Yes, any taxonomist could have recognized one, two or three genera given Kluge's tree. But the cladists have no guideline other than "one ancestor and all descendants" in delimiting their taxa. They are forbidden by their methodology to recognize paraphyletic taxa even though such taxa may be morphologically homogeneous.
You claim that "Kluge based his reassessment of the New World erycines entirely on morphology, though. He simply decided that the level of morphological disparity he found between Charina, Lichanaura, and Calabaria wasn't great enough to require a generic distinction. A Darwinian could have done the same."
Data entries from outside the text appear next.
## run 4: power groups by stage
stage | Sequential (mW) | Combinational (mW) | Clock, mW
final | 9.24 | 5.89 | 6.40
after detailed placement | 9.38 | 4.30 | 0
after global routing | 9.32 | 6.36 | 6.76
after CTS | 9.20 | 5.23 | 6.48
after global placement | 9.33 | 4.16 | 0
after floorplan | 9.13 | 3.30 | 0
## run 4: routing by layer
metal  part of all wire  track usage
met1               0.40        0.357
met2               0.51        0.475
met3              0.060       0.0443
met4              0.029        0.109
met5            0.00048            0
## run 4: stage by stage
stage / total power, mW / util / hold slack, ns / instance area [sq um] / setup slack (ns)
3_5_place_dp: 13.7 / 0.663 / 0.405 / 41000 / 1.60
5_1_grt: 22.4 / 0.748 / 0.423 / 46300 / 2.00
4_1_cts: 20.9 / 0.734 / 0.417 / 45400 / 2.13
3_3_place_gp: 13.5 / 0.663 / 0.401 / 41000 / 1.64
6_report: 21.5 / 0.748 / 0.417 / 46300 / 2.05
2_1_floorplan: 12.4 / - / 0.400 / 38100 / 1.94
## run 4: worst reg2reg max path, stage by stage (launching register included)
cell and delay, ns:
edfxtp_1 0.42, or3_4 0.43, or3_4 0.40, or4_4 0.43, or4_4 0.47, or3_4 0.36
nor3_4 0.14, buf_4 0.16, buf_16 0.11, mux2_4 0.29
That is not true at all. Kluge made no comments on morphological disparity among these three genera, and based his decision of a single genus for all three on "taxonomic efficiency."
Finally you claimed that recognizing a paraphyletic Elaphe would have resulted in "in perpetuating a morphologically heterogeneous taxon." That is not true at all, since Elaphe was delimited on the basis of morphological similarity by systematists and this genus is thus rather homoegeneous morphologically. The fact that it has proven to be a natural group (monophyletic sensu Darwin) is icing on the cake. There is no scientifically tenable reason to splinter a natural group such as Elaphe, which is also morphologically homogeneous.